Tot slot – ongetwijfeld wat kort door de bocht – een poging tot besluit. Persoonlijk denk ik dat het niet haalbaar is om de klok pakweg twee eeuwen terug te draaien en onze manier van leven drastisch te wijzigen. Dat er voor een mentale ommezwaai – volgens de kritiek van sommigen – geen politieke wil bestaat, is een vals argument. Ook bij de mensen op straat krijg je negenennegentig keer een njet. Men zal vragen of je van lotje bent getikt. Een algehele mentaliteitswijziging zit er dus niet in.

Wat kunnen we dan wel doen? Verstandiger gaan leven, alternatieve energievormen aanspreken, milieuvriendelijkere technologieën ontwikkelen. De mens is van nature een uitvinder, dus laten we doen waar we goed in zijn. Om de natuur en de aarde te beschermen? Nee, natuurlijk niet, ga weg met die sentimentele flauwekul. Om onszelf als soort te beschermen. Dat is ons enige doel, daarvoor zijn we geprogrammeerd, het is ons genetisch lot. Maar laten we toch steeds nederig blijven en beseffen dat de wereld waarop wij leven, en waarvan wij als mensensoort integraal deel uitmaken, een fragiel ecosysteem is dat het verdient om met zorg te worden behandeld. Laten we beseffen dat wij als mensensoort op dit ogenblik over de aarde krioelen als een hardnekkige kanker. En laten we dan tenslotte beseffen dat kankers die overwinnen een dood lichaam achterlaten, maar daarmee ook zelf een zekere dood tegemoet gaan. Als de aarde het voor bekeken houdt, betekent dat ook het einde voor de mens. Of zijn de sterren dan ons toevluchtsoord?

Update 1:

Ik lees net dat Al Gore, bekend van An Inconvenient Truth en de strijd tegen de opwarming van de aarde, tijdens het huwelijksdiner van zijn dochter de met uitsterven bedreigde Chileense zeebaars liet serveren. Gore reageerde nog niet op deze “uitschuiver”. Dit is een mooi voorbeeld van hoe complex de dingen wel zijn als je over ons ecosysteem praat. Had Gore moeten weten dat Chileense zeebaars bedreigd is? Ik weet het niet. Weet u dat wilde paling tegenwoordig zeldzaam is geworden en dat men overweegt om hem van de menukaart te schrappen?

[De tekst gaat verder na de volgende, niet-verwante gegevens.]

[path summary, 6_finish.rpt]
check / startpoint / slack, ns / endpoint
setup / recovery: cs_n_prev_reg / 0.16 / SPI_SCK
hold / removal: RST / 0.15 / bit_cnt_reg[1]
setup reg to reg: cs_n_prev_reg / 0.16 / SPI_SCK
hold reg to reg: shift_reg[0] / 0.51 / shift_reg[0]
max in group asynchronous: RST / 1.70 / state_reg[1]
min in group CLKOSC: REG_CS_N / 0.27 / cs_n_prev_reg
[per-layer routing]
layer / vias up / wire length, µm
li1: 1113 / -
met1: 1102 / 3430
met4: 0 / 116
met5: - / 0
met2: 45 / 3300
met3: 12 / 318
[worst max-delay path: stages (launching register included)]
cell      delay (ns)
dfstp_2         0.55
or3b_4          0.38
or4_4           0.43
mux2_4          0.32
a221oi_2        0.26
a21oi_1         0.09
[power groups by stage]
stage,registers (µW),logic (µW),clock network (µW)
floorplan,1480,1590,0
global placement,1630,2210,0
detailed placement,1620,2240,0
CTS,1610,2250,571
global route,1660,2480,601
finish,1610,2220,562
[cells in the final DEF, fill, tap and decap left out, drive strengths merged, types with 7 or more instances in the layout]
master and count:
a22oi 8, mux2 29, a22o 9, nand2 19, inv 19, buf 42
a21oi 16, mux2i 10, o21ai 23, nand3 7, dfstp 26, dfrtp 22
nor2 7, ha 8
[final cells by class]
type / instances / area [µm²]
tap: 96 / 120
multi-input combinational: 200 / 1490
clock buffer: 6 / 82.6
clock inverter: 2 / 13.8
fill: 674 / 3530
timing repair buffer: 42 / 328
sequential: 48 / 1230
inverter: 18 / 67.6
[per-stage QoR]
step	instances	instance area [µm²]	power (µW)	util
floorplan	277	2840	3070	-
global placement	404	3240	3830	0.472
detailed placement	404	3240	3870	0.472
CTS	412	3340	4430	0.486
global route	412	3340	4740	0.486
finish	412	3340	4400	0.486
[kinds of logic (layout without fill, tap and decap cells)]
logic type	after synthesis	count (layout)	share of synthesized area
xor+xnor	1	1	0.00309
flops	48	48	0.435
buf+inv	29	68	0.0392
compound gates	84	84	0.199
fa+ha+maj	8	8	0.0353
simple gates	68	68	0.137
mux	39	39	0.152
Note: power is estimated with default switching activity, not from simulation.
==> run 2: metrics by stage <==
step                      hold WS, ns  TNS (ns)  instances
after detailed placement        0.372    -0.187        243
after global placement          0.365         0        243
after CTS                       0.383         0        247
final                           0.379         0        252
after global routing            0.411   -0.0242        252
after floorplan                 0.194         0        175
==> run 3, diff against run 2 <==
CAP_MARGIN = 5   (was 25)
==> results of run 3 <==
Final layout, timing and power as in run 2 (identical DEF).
## config.mk

```make
export PLATFORM = sky130hd
export DESIGN_NAME = decode_field_sequencer_flat
export DESIGN_NICKNAME = d
export VERILOG_FILES = /design/src/rtl/decode_field_sequencer_if.sv /design/src/rtl/decode_field_sequencer.sv /design/src/flat_wrapper.sv
export SDC_FILE = /design/constraint.sdc
export NUM_CORES = 1
export LEC_CHECK = 0
export BUFFER_PORTS_ARGS = -buffer_cell sky130_fd_sc_hd__buf_2
export CELL_PAD_IN_SITES_DETAIL_PLACEMENT = 1
export CELL_PAD_IN_SITES_GLOBAL_PLACEMENT = 1
export CORE_AREA = 2 2 140 101
export DETAILED_ROUTE_END_ITERATION = 8
export DIE_AREA = 0 0 142 103
export PLACE_DENSITY_LB_ADDON = 0.1
export RECOVER_POWER = 100
export SLEW_MARGIN = 30
export SYNTH_ARGS = -nofsm -noshare
export SYNTH_HDL_FRONTEND = slang
export SYNTH_SLANG_ARGS = --single-unit
export TNS_END_PERCENT = 1
```

## constraint.sdc

```tcl
create_clock -name i_clk -period 3.6 [get_ports i_clk]
set_clock_uncertainty 0.05 [all_clocks]
set_input_delay 0.18 -clock i_clk [delete_from_list [all_inputs] [get_ports i_clk]]
set_output_delay 0.18 -clock i_clk [all_outputs]
set_load 0.005 [all_outputs]
```
## config.mk

```make
export PLATFORM = sky130hd
export DESIGN_NAME = mt_axi_resp_latency_shim
export DESIGN_NICKNAME = d
export VERILOG_FILES = /design/src/rtl/mt_fake_axi_pkg.sv /design/src/rtl/mt_axi_resp_delay_fifo.sv /design/src/rtl/mt_axi_resp_latency_shim.sv
export SDC_FILE = /design/constraint.sdc
export NUM_CORES = 2
export LEC_CHECK = 0
export BUFFER_PORTS_ARGS = -buffer_cell sky130_fd_sc_hd__buf_2
export CORE_UTILIZATION = 45
export DETAILED_ROUTE_END_ITERATION = 10
export HOLD_SLACK_MARGIN = 0.1
export PLACE_DENSITY = 0.68
export SETUP_SLACK_MARGIN = 0.4
export SYNTH_ARGS = -nofsm -noshare
export SYNTH_HDL_FRONTEND = slang
export SYNTH_HIERARCHICAL = 1
export SYNTH_SLANG_ARGS = --single-unit
```

## constraint.sdc

```tcl
create_clock -name clk -period 7.7 [get_ports clk]
set_input_delay 1.54 -clock clk [delete_from_list [all_inputs] [get_ports clk]]
set_output_delay 1.54 -clock clk [all_outputs]
set_load 0.005 [all_outputs]
```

Staat u daar bij stil als u zondagnamiddag bij De Sifon in Damme samen met uw dierbaren een maaltje Paling in ’t Groen gaat eten? Ik niet. En u ook niet, als u eerlijk bent. Al Gore dus ook niet. Trouwens, “met uitsterven bedreigd” is nog wat anders dan “beschermd”. Politiek correct zijn is geen eenvoudige zaak, zoals u ziet.

Update 2:

En ondertussen prijst koning Albert in zijn toespraak ter gelegenheid van de Nationale Feestdag de “vele inspanningen om de interregionale mobiliteit van de werknemers te bevorderen” en staat hij erop “alle verantwoordelijken aan te moedigen die acties verder te zetten en te intensiveren.” Terwijl je volgens mij de mobiliteit aanzienlijk zou moeten beperken door er voor te zorgen dat mensen kunnen werken in de buurt waar ze wonen (of omgekeerd natuurlijk). Gedaan met het dagelijkse fileleed!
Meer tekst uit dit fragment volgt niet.